Hi, I have gone through some the articles about best practice performance configuration for iSCSI on VNX. All of the articles suggest that we should disable TCP delayed-Ack on the connecting host. I just don't understand why? How does TCP delayed-Ack impact iSCSI performance?
According to those articles, it was due to 200ms delay that SP port needs to wait for the second packet coming in to trigger a immediate Ack. Why are those KB articles assume there would be no second packet coming in and the 200ms delay is a necessary?
could anyone share some lights on this?
Seems the question you mentioned might also happen on ESX hosts, VMware KB: ESX/ESXi hosts might experience read or write performance issues with certain storage arr....
The affected iSCSI arrays in question take a slightly different approach to handling congestion. Instead of implementing either the slow start algorithm or congestion avoidance algorithm, or both, these arrays take the very conservative approach of retransmitting only one lost data segment at a time and waiting for the host's ACK before retransmitting the next one. This process continues until all lost data segments have been recovered.
Coupled with the delayed ACK implemented on the ESXi/ESX host, this approach slows read performance to a halt in a congested network. Consequently, frequent timeouts are reported in the kernel log on hosts that use this type of array. Most notably, the VMFS heartbeat experiences a large volume of timeouts because VMFS uses a short timeout value. This configuration also experiences excessively large maximum read-response times (on the order of several tens of seconds) reported by the guest. This problem is exacerbated when reading data in large block sizes. In this case, the higher bandwidth contributes to network congestion, and each I/O is comprised of many more data segments, requiring longer recovery times.
Until the iSCSI array vendors address this issue on their end, consider designing your IP storage network with enough capacity to account for the peak usage and lower the risk of congestion. If you experience the problem described in this article and are unable to alter your network configuration or find ways to guarantee a congestion-free environment, you can experiment with the following workaround.
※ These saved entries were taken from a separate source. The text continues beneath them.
--- config.mk ---
export PLATFORM = sky130hd
export DESIGN_NAME = aclock_time_entry
export DESIGN_NICKNAME = d
export VERILOG_FILES = /design/src/rtl/aclock_pkg.sv /design/src/rtl/aclock_btn_edge.sv /design/src/rtl/aclock_time_entry.sv
export SDC_FILE = /design/constraint.sdc
export NUM_CORES = 1
export LEC_CHECK = 0
export ABC_AREA = 1
export CORE_UTILIZATION = 35
export DETAILED_ROUTE_END_ITERATION = 10
export GPL_ROUTABILITY_DRIVEN = 0
export HOLD_SLACK_MARGIN = 0.06
export PLACE_DENSITY = 0.53
export RECOVER_POWER = 100
export SLEW_MARGIN = 20
export SYNTH_ARGS = -nofsm -noshare
export SYNTH_HDL_FRONTEND = slang
export SYNTH_SLANG_ARGS = --single-unit
--- constraint.sdc ---
create_clock -name clk -period 2.36 [get_ports clk]
set_input_delay 0.472 -clock clk [delete_from_list [all_inputs] [get_ports clk]]
set_output_delay 0.472 -clock clk [all_outputs]
set_load 0.02 [all_outputs]
--- src/rtl/aclock_pkg.sv ---
// Shared types, digit limits and digit-increment helpers for the alarm-clock time/alarm entry controller.
package aclock_pkg;

    typedef enum logic [2:0] {
        ST_IDLE    = 3'd0,
        ST_EDIT_H1 = 3'd1,
        ST_EDIT_H0 = 3'd2,
        ST_EDIT_M1 = 3'd3,
        ST_EDIT_M0 = 3'd4,
        ST_COMMIT  = 3'd5
    } entry_state_e;

    typedef struct packed {
        logic [1:0] h1;
        logic [3:0] h0;
        logic [3:0] m1;
        logic [3:0] m0;
    } hhmm_t;

    localparam logic [1:0] H1_MAX    = 2'd2;
    localparam logic [3:0] H0_MAX    = 4'd9;
    localparam logic [3:0] H0_MAX_20 = 4'd3;
    localparam logic [3:0] M1_MAX    = 4'd5;
    localparam logic [3:0] M0_MAX    = 4'd9;

    function automatic logic [3:0] wrap_inc(input logic [3:0] v, input logic [3:0] max);
        return (v >= max) ? 4'd0 : v + 4'd1;
    endfunction

    function automatic logic is_edit(input entry_state_e s);
        return (s == ST_EDIT_H1) || (s == ST_EDIT_H0) || (s == ST_EDIT_M1) || (s == ST_EDIT_M0);
    endfunction

    // Raising hour tens to 2 pulls hour units into 0..3 so 24:xx and above can never be formed.
    function automatic hhmm_t inc_digit(input hhmm_t w, input entry_state_e s);
        hhmm_t r;
        r = w;
        case (s)
            ST_EDIT_H1: begin
                r.h1 = (w.h1 >= H1_MAX) ? 2'd0 : w.h1 + 2'd1;
                if ((r.h1 == H1_MAX) && (w.h0 > H0_MAX_20)) begin
                    r.h0 = H0_MAX_20;
                end else begin
                    r.h0 = w.h0;
                end
            end
            ST_EDIT_H0: r.h0 = wrap_inc(w.h0, (w.h1 == H1_MAX) ? H0_MAX_20 : H0_MAX);
            ST_EDIT_M1: r.m1 = wrap_inc(w.m1, M1_MAX);
            ST_EDIT_M0: r.m0 = wrap_inc(w.m0, M0_MAX);
            default:    r = w;
        endcase
        return r;
    endfunction

endpackage

--- src/rtl/aclock_btn_edge.sv ---
// Single-bit rising-edge detector for synchronous button levels; a held level yields one pulse.
module aclock_btn_edge (
    input  logic clk,
    input  logic reset,
    input  logic btn_i,
    output logic rise_o
);

    logic prev_q;

    // Previous-sample register for edge detection.
    always_ff @(posedge clk or posedge reset) begin
        if (reset) begin
            prev_q <= 1'b0;
        end else begin
            prev_q <= btn_i;
        end
    end

    assign rise_o = btn_i & ~prev_q;

endmodule

--- src/rtl/aclock_time_entry.sv ---
// Button-driven HH:MM entry controller feeding the clock core's set interface.
// Define ACLOCK_ENTRY_TIMEOUT_EN to abort an idle edit after TIMEOUT_CYCLES cycles.
module aclock_time_entry
    import aclock_pkg::*;
#(
    parameter int unsigned STROBE_CYCLES = 12
`ifdef ACLOCK_ENTRY_TIMEOUT_EN
    ,
    parameter int unsigned TIMEOUT_CYCLES = 1000
`endif
) (
    input  logic       clk,
    input  logic       reset,
    input  logic       btn_edit,
    input  logic       btn_inc,
    input  logic       btn_next,
    input  logic       target_alm,
    input  logic [1:0] cur_h1,
    input  logic [3:0] cur_h0,
    input  logic [3:0] cur_m1,
    input  logic [3:0] cur_m0,
    output logic [1:0] h_set1,
    output logic [3:0] h_set0,
    output logic [3:0] m_set1,
    output logic [3:0] m_set0,
    output logic       set_time,
    output logic       set_alarm,
    output logic       editing,
    output logic [3:0] digit_sel
);

    localparam int SCW = $clog2(STROBE_CYCLES + 1);

    entry_state_e   state_q, state_d;
    hhmm_t          work_q, work_d, out_q, out_d, shadow_q, shadow_d, cur_s;
    logic           tgt_q, tgt_d;
    logic [SCW-1:0] scnt_q, scnt_d;
    logic           set_time_q, set_time_d, set_alarm_q, set_alarm_d;
    logic           editing_q, editing_d;
    logic [3:0]     digit_sel_q, digit_sel_d;
    logic           edit_rise_s, inc_rise_s, next_rise_s;

    aclock_btn_edge u_edge_edit (.clk(clk), .reset(reset), .btn_i(btn_edit), .rise_o(edit_rise_s));
    aclock_btn_edge u_edge_inc  (.clk(clk), .reset(reset), .btn_i(btn_inc),  .rise_o(inc_rise_s));
    aclock_btn_edge u_edge_next (.clk(clk), .reset(reset), .btn_i(btn_next), .rise_o(next_rise_s));

    assign cur_s = {cur_h1, cur_h0, cur_m1, cur_m0};

`ifdef ACLOCK_ENTRY_TIMEOUT_EN
    localparam int TMW = $clog2(TIMEOUT_CYCLES + 1);
    logic [TMW-1:0] tmo_q, tmo_d;
`endif

    // Next-state, working-digit and registered-output computation; edit beats next beats inc.
    always_comb begin
        state_d  = state_q;
        work_d   = work_q;
        out_d    = out_q;
        shadow_d = shadow_q;
        tgt_d    = tgt_q;
        scnt_d   = scnt_q;
        case (state_q)
            ST_IDLE: begin
                if (edit_rise_s) begin
                    tgt_d   = target_alm;
                    work_d  = target_alm ? shadow_q : cur_s;
                    state_d = ST_EDIT_H1;
                end else begin
                    state_d = ST_IDLE;
                end
            end
            ST_EDIT_H1, ST_EDIT_H0, ST_EDIT_M1, ST_EDIT_M0: begin
                if (edit_rise_s) begin
                    state_d = ST_IDLE;
                end else if (next_rise_s) begin
                    case (state_q)
                        ST_EDIT_H1: state_d = ST_EDIT_H0;
                        ST_EDIT_H0: state_d = ST_EDIT_M1;
                        ST_EDIT_M1: state_d = ST_EDIT_M0;
                        default: begin
                            state_d = ST_COMMIT;
                            out_d   = work_q;
                            scnt_d  = SCW'(STROBE_CYCLES - 1);
                            if (tgt_q) begin
                                shadow_d = work_q;
                            end else begin
                                shadow_d = shadow_q;
                            end
                        end
                    endcase
                end else if (inc_rise_s) begin
                    work_d = inc_digit(work_q, state_q);
                end else begin
                    work_d = work_q;
                end
            end
            ST_COMMIT: begin
                if (scnt_q == '0) begin
                    state_d = ST_IDLE;
                end else begin
                    scnt_d = scnt_q - SCW'(1);
                end
            end
            default: state_d = ST_IDLE;
        endcase

`ifdef ACLOCK_ENTRY_TIMEOUT_EN
        // An idle edit falls back to IDLE exactly like a cancel: no strobe, outputs untouched.
        tmo_d = '0;
        if (is_edit(state_q)) begin
            if (edit_rise_s || inc_rise_s || next_rise_s) begin
                tmo_d = '0;
            end else if (tmo_q == TMW'(TIMEOUT_CYCLES - 1)) begin
                state_d = ST_IDLE;
            end else begin
                tmo_d = tmo_q + TMW'(1);
            end
        end else begin
            tmo_d = '0;
        end
`endif

        editing_d = is_edit(state_d);
        case (state_d)
            ST_EDIT_H1: digit_sel_d = 4'b1000;
            ST_EDIT_H0: digit_sel_d = 4'b0100;
            ST_EDIT_M1: digit_sel_d = 4'b0010;
            ST_EDIT_M0: digit_sel_d = 4'b0001;
            default:    digit_sel_d = 4'b0000;
        endcase
        set_time_d  = (state_d == ST_COMMIT) && !tgt_d;
        set_alarm_d = (state_d == ST_COMMIT) && tgt_d;
    end

    // State, digit and output registers.
    always_ff @(posedge clk or posedge reset) begin
        if (reset) begin
            state_q     <= ST_IDLE;
            work_q      <= '0;
            out_q       <= '0;
            shadow_q    <= '0;
            tgt_q       <= 1'b0;
            scnt_q      <= '0;
            set_time_q  <= 1'b0;
            set_alarm_q <= 1'b0;
            editing_q   <= 1'b0;
            digit_sel_q <= 4'b0000;
        end else begin
            state_q     <= state_d;
            work_q      <= work_d;
            out_q       <= out_d;
            shadow_q    <= shadow_d;
            tgt_q       <= tgt_d;
            scnt_q      <= scnt_d;
            set_time_q  <= set_time_d;
            set_alarm_q <= set_alarm_d;
            editing_q   <= editing_d;
            digit_sel_q <= digit_sel_d;
        end
    end

`ifdef ACLOCK_ENTRY_TIMEOUT_EN
    // Idle-cycle counter for the edit timeout.
    always_ff @(posedge clk or posedge reset) begin
        if (reset) begin
            tmo_q <= '0;
        end else begin
            tmo_q <= tmo_d;
        end
    end
`endif

    assign h_set1    = out_q.h1;
    assign h_set0    = out_q.h0;
    assign m_set1    = out_q.m1;
    assign m_set0    = out_q.m0;
    assign set_time  = set_time_q;
    assign set_alarm = set_alarm_q;
    assign editing   = editing_q;
    assign digit_sel = digit_sel_q;

endmodule

==> flow_metrics.py, run 1 <==
metrics = {
    "logic_synthesis": {
        "syn_area_um2": 3400,
        "synth_xor_area_share_pct": 0.773,
        "synth_fp_nets": 466,
        "synthCells": 435,
        "synth_compound_area_share_pct": 9.09,
        "syn_area_per_cell_um2": 7.82,
        "synthSimpleGateAreaFrac_pct": 34.1,
        "synth_adder_area_share_pct": 4.05,
        "ys_ff_latch": 60,
        "yosysSeqAreaShare_pct": 44.2,
        "synth_mux_area_share_pct": 0,
        "yosys_warnings": 0,
        "synth_top_family_by_area": "simple AND/OR/NAND/NOR gates",
        "yosysUniqueCellTypes": 32,
    },
    "setup_path": {
        "r2r_start": "state_q[1]$_DFF_PP0_",
        "crit_required_ns": 2.58,
        "path_cells": "nor2_1 -> nand2_1 -> nand2_4 -> nor2_4 -> nor2_1 -> nor2_1 -> inv_2 -> nand2_1 -> nor2_1",
        "path_delay_family": "simple AND/OR/NAND/NOR gates",
        "critPathKind": "reg2reg",
        "cpPeakStageDelay_ns": 0.52,
        "end_kind": "register",
        "timing.rr.end": "digit_sel[3]$_DFF_PP0_",
        "rrSetupSlack_ns": 0.43,
        "cp.arrival_ns": 2.15,
        "rr_worst_depth": 9,
        "path_max_fanout": 16,
        "critPathBufInv": 1,
        "cpMostUsedCell": "nor2_1",
        "critPathLaunchType": "register",
        "cp_slowest_cell": "dfrtp_1",
    },
    "timing": {
        "min_period_ns": 1.93,
        "worst_pin_slew_ns": 0.431,
        "fmax_mhz": 518,
        "hold_viol_final": 0,
        "finalSetupViolCount": 0,
        "slew_viol_final": 0,
        "tns_ns": 0,
        "grt_setup_unrepaired": "false",
        "period_share_pct": 81.8,
        "skew_ns": 0.00893,
        "worst_slew_margin_rel_pct": 71.2,
    },
    "route": {
        "drtIter0Drc": 104,
        "routed_via_density": 4.52,
        "vias": 2771,
        "wl_per_cell_um": 12.0,
        "finalWirelength_mm": 7.36,
        "drc": 0,
        "postRouteAntennaNets": 0,
        "dr.pass1.iters": 5,
    },
    "clocking": {
        "cts.repair.resized": 0,
        "cts_tree": "done",
        "postCtsSetupRepairBufs": 0,
        "numCtsBuffers": 9,
        "cts_root_buffer": "clkbuf_8",
        "ctsLongestPathBuffers": 2,
        "clkTransAtPathRegs_ns": 0.07,
        "htreeDepth": 3,
        "clock-sinks": 60,
        "hold_buffers": 0,
        "clk-insertion-delay-late_ns": 0.34,
    },
    "cells_and_area": {
        "fin_area_um2": 4060,
        "fin_cells": 613,
        "layout-drive-gt1-share_pct": 8.68,
        "syn_to_final_growth_pct": 19.4,
        "insertedDiodeCount": 0,
        "final_common_cell": "nand2_1",
        "layout_common_cells": "185 x nand2_1, 60 x dfrtp_1, 40 x inv_1",
        "fillerInstances": 974,
        "fin_nets": 510,
    },
    "power": {
        "max-vdd-ir-drop_uv": 381,
        "power_leakage_nw": 2.15,
        "power.density_nw_per_um2": 844,
    },
    "floorplanning": {
        "die_h_um": 101,
        "core_um2": 9330,
        "rows": 35,
        "die-area_um2": 10100,
        "die_w_um": 101,
        "initial_core_util_pct": 36.5,
        "ios": 41,
    },
    "hold_path": {
        "hold_depth": 2,
        "min_from": "m_set1[0]$_DFFE_PP0P_",
        "min_delay_worst_endpoint": "m_set1[0]$_DFFE_PP0P_",
        "min_path_type": "reg2reg",
    },
    "global_route": {
        "grt_pass1_vias": 2693,
        "grt_overflow": 0,
        "grt_pass1_wl_mm": 12.7,
        "grt_max_degree": 61,
        "antenna_found_initial": 0,
        "grt_usage_pct": 16.3,
    },
    "placed_design": {
        "place_inst": 597,
        "io_buffers": 40,
        "hpwlAfterDp_mm": 5.25,
        "post_dp_cell_area_um2": 3910,
    },
    "run": {
        "max_cap_violations": 0,
    },
    "outcome": {
        "status": "finished clean",
    },
}
## stage by stage
stage                     setup slack [ns]  utilization, %  hold slack [ns]  total power [mW]
after floorplan                      0.403               -            0.455              2.11
after global placement               0.183            41.9            0.465              2.38
after detailed placement             0.153            41.9            0.469              2.40
after CTS                            0.515            44.4            0.488              3.53
after global routing                 0.164            43.5            0.499              3.69
final                                0.431            43.5            0.477              3.43
## per-layer routing
layer | GRT usage (%) | share of wire, %
met5 | 0 | 0
met1 | 22.6 | 52
met4 | 5.80 | 1.5
met2 | 24.7 | 43
met3 | 3.95 | 3.2
## how the worst max path moves through the flow
stage / from / end / slack, ns / depth (start not counted)
6_report: state_q[1]$_DFF_PP0_ / digit_sel[3]$_DFF_PP0_ / 0.43 / 9
5_1_grt: state_q[1]$_DFF_PP0_ / editing$_DFF_PP0_ / 0.16 / 9
4_1_cts: btn_edit / work_q[9]$_DFFE_PP0P_ / 0.52 / 9
3_5_place_dp: btn_edit / work_q[9]$_DFFE_PP0P_ / 0.15 / 9
3_3_place_gp: btn_edit / work_q[9]$_DFFE_PP0P_ / 0.18 / 9
2_1_floorplan: reset / digit_sel[0]$_DFF_PP0_ / 0.40 / 1
## synth_stat cells
cell	count	area, um^2
nand2_1	177	664
dfrtp_1	60	1500
inv_1	40	150
nand3_1	34	170
o21ai_1	18	90.1
nor2_1	17	63.8
o21ai_2	14	123
ha_1	11	138
nand2_2	10	62.6
o21ai_0	8	40.0
buf_6	7	78.8
nor2_2	4	25.0
clkbuf_1	3	11.3
nand4_1	3	18.8
nor2_4	3	33.8
nor3_1	3	15.0
a21oi_1	2	10.0
inv_2	2	7.51
inv_4	2	12.5
nand2_4	2	22.5
nand3_4	2	35.0
nand3b_1	2	15.0
xnor2_1	2	17.5
a21boi_0	1	7.51
a21boi_2	1	11.3
a21boi_4	1	18.8
a21oi_2	1	8.76
buf_2	1	5.00
nand4_4	1	21.3
nor3b_1	1	7.51
or2_2	1	6.26
xor2_1	1	8.76
## report_power, final
group	internal, mW	total (mW)	switching, mW
Combinational	0.352	0.974	0.622
Sequential	1.19	1.35	0.169
Clock	0.699	1.10	0.398
Total	2.24	3.43	1.19
## flip-flops by register name (all words and copies together), names as in the netlist, 2 cells and up
signal	cells
digit_sel	4
scnt_q	4
state_q	3
work_q	14
shadow_q	14
m_set1	4
m_set0	4
h_set1	2
h_set0	4
## kinds of logic (layout without fill, tap and decap cells)
kind of cell	count (synthesis)	count (layout)
and+or+nand+nor	260	260
DFF	60	60
buffers and inverters	55	104
AOI/OAI and AO/OA	46	46
adders and majority gates	11	11
xor gates and xnor gates	3	3
## area by class of cell
| type | instances | area (um^2) | area share, % |
|---|---|---|---|
| multi-input cells | 320 | 1550 | 38.2 |
| repair buffers | 44 | 443 | 10.9 |
| well taps | 129 | 161 | 3.98 |
| flip-flops and latches | 60 | 1500 | 37.0 |
| inverters | 44 | 170 | 4.19 |
| clock inverters | 5 | 100 | 2.47 |
| clock buffers | 11 | 131 | 3.24 |
## tightest hold or removal path, delay by kind of cell (launching register included)
kind | cells | cell delay [ns]
simple gates | 1 | 0.05
compound gates | 1 | 0.05
flops | 1 | 0.34
No activity file was read; power rests on OpenSTA's default activity.
==> run 2: changes to the inputs <==
--- a/config.mk
+++ b/config.mk
@@ -10,7 +10,7 @@
 export DETAILED_ROUTE_END_ITERATION = 10
 export GPL_ROUTABILITY_DRIVEN = 0
 export HOLD_SLACK_MARGIN = 0.06
-export PLACE_DENSITY = 0.53
+export PLACE_DENSITY = 0.55
 export RECOVER_POWER = 100
 export SLEW_MARGIN = 20
 export SYNTH_ARGS = -nofsm -noshare
==> constraint.sdc (replaced) <==
create_clock -name clk -period 1.7 [get_ports clk]
set_input_delay 0.34 -clock clk [delete_from_list [all_inputs] [get_ports clk]]
set_output_delay 0.34 -clock clk [all_outputs]
set_load 0.02 [all_outputs]
==> run 2 against run 1 <==
  * Worst hold slack lost 0.0072 ns
  * Count of clock-buffer cells in the layout shrank 2
  * Sequential power grew 39%
  * Critical path depth shrank 8
  * Routed wire length grew 0.83%
  * Via count grew 4.4%
  * Global-route usage shrank 0.11 points
  * Sequential cell count is the same
  * Worst setup slack lost 0.37 ns
  * Total power grew 47%
  * Critical path type is now reg2out
==> flow_metrics.py, run 2 (synthesis results as in run 1) <==
metrics = {
    "outcome": {
        "status": "finished clean",
    },
    "placed_design": {
        "post_dp_cell_area_um2": 4120,
        "hpwlAfterDp_mm": 5.57,
        "pre_cts_slack_ns": -0.227,
        "io_buffers": 40,
    },
    "hold_path": {
        "min_path_type": "in2reg",
        "min_from": "btn_edit",
        "min_delay_worst_endpoint": "u_edge_edit.prev_q$_DFF_PP0_",
        "hold_depth": 1,
    },
    "cells_and_area": {
        "top_regs": "shadow_q x14, work_q x14",
        "fin_nets": 538,
        "final_util_pct": 46.9,
        "fillerInstances": 961,
        "layout_common_cells": "177 x nand2_1, 58 x dfrtp_1, 40 x inv_1",
        "insertedDiodeCount": 0,
        "final_common_cell": "nand2_1",
        "syn_to_final_growth_pct": 28.7,
        "fin_area_um2": 4380,
        "layout-drive-gt1-share_pct": 18.8,
    },
    "floorplanning": {
        "ios": 41,
        "initial_core_util_pct": 36.5,
        "core_um2": 9330,
        "die-area_um2": 10100,
        "die_h_um": 101,
        "rows": 35,
        "die_w_um": 101,
    },
    "route": {
        "drc": 0,
        "routed_via_density": 4.51,
        "wl_met2_mm": 3.29,
        "top_layer_used": "met4",
        "postRouteAntennaNets": 0,
        "wl_per_cell_um": 11.6,
        "finalWirelength_mm": 7.42,
        "wl_met3_um": 202,
        "dr.pass1.iters": 4,
        "m1WireLength_mm": 3.81,
        "drtIter0Drc": 87,
        "vias": 2893,
    },
    "clocking": {
        "cts_tree": "done",
        "hold_buffers": 0,
        "clock-sinks": 60,
        "htreeDepth": 3,
        "numCtsBuffers": 9,
        "cts_root_buffer": "clkbuf_8",
        "ctsLongestPathBuffers": 2,
        "clk-insertion-delay-late_ns": 0.34,
        "clkTransAtPathRegs_ns": 0.08,
    },
    "setup_path": {
        "rrSetupSlack_ns": 0.12,
        "path_delay_family": "buffers and inverters",
        "cpPeakStageDelay_ns": 0.60,
        "end_kind": "output port",
        "crit_required_ns": 1.36,
        "path_max_fanout": 2,
        "timing.rr.end": "work_q[10]$_DFFE_PP0P_",
        "critPathKind": "reg2out",
        "path_cells": "clkdlybuf4s50_1",
        "critPathLaunchType": "register",
        "rr_worst_depth": 10,
        "r2r_start": "work_q[12]$_DFFE_PP0P_",
        "cp_slowest_cell": "clkdlybuf4s50_1",
        "critPathBufInv": 1,
        "cp.arrival_ns": 1.30,
    },
    "global_route": {
        "grt_pass1_wl_mm": 12.7,
        "grt_pass1_vias": 2830,
        "grt_overflow": 0,
        "antenna_found_initial": 0,
        "grt_usage_pct": 16.2,
        "grt_max_degree": 61,
    },
    "timing": {
        "skew_ns": 0.0134,
        "slew_viol_final": 0,
        "fin_ws_ns": 0.0579,
        "worst_pin_slew_ns": 0.830,
        "hold_viol_final": 0,
        "finalSetupViolCount": 0,
        "worst_slew_margin_rel_pct": 44.7,
        "grt_setup_unrepaired": "false",
        "min_period_ns": 1.64,
        "fmax_mhz": 609,
        "period_share_pct": 96.6,
    },
    "power": {
        "max-vdd-ir-drop_uv": 561,
        "power_leakage_nw": 2.21,
        "power.density_nw_per_um2": 1150,
    },
    "run": {
        "max_cap_violations": 0,
    },
}
-- run 2: cell types whose count changed in the layout (fill, tap and decap cells not counted), sizes merged --
cell	before	now
clkinvlp	0	3
inv	44	43
dlygate4sd3	25	2
clkbuf	11	13
clkdlybuf4s50	15	38
buf	4	28
-- run 2: area by class of cell --
class                   count  area [um^2]  area share (%)
clock inverters             7          115            2.63
well taps                 129          161            3.69
clock buffers               9          124            2.83
repair buffers             72          643            14.7
multi-input cells         320         1650            37.8
flip-flops and latches     60         1500            34.4
inverters                  44          174            3.97
-- run 2: layer usage --
metal	track usage, %	vias up
met5	0	-
met1	21.4	1324
li1	-	1522
met4	6.02	0
met2	26.2	37
met3	3.12	10
-- run 2: how the worst max path moves through the flow --
stage,startpoint,endpoint,slack [ns],cells after the start
after floorplan,state_q[1]$_DFF_PP0_,shadow_q[6]$_DFFE_PP0P_,0.22,9
after global placement,btn_next,work_q[4]$_DFFE_PP0P_,-0.18,8
after detailed placement,btn_next,work_q[6]$_DFFE_PP0P_,-0.23,8
after CTS,m_set0[1]$_DFFE_PP0P_,m_set0[1],0.04,1
after global routing,work_q[13]$_DFFE_PP0P_,work_q[10]$_DFFE_PP0P_,0.002,11
final,m_set0[1]$_DFFE_PP0P_,m_set0[1],0.06,1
This workaround involves disabling delayed ACK on your ESX/ESXi host through a configuration option. By setting this option, you completely disable delayed ACK regardless of whether TCP is attempting congestion recovery and operating normally. This option affects the entire TCP/IP stack and, therefore, all TCP/IP applications are impacted if you implement this change. As a consequence, setting this option might degrade the performance of iSCSI and other applications—for example, NFS and vMotion—as well as contribute to the congestion. Nonetheless, the option allows a speedy recovery from congestion and a reasonable performance during other transactions with the affected iSCSI arrays.
Note: Please contact your storage vendor to confirm if disabling Delayed ACK is a workaround that they recommend for their storage array.
We have had delayed ack turned off on the Windows SQL boxes for quite some time however I never got around to turning if off on the ESX hosts.
Looking at M&R and/or vSphere charts we would see really spikey latency at relatively low iops (100-200 IOPS). After turning it off on 6 ESX hosts I saw an immediate huge difference in how the graphs looked in M&R and vSphere. Much lower latency and much more consistent latency. I did not take measurements from the actual VMs but since the VMHost showed lower latency on those datastores I think it filtered down to the VMs as well.
One note though, every time I run a high IOPS workload I'd get pretty good performance & iops regardless of delayed ack. Seems to be really helpful for the lower IOPS luns or maybe environments that have some Ethernet packet loss.
Thanks for the feedback
Always good to hear from actual customer experience
Also good to hear once in while what works well – on a forum like that you are bound to get much more people posting what doesn’t work ☺
I've attached a M&R report that I sent out to the support team after making the changes. The LUN in question does about 200 IOPS, you can clearly see the change in behavior.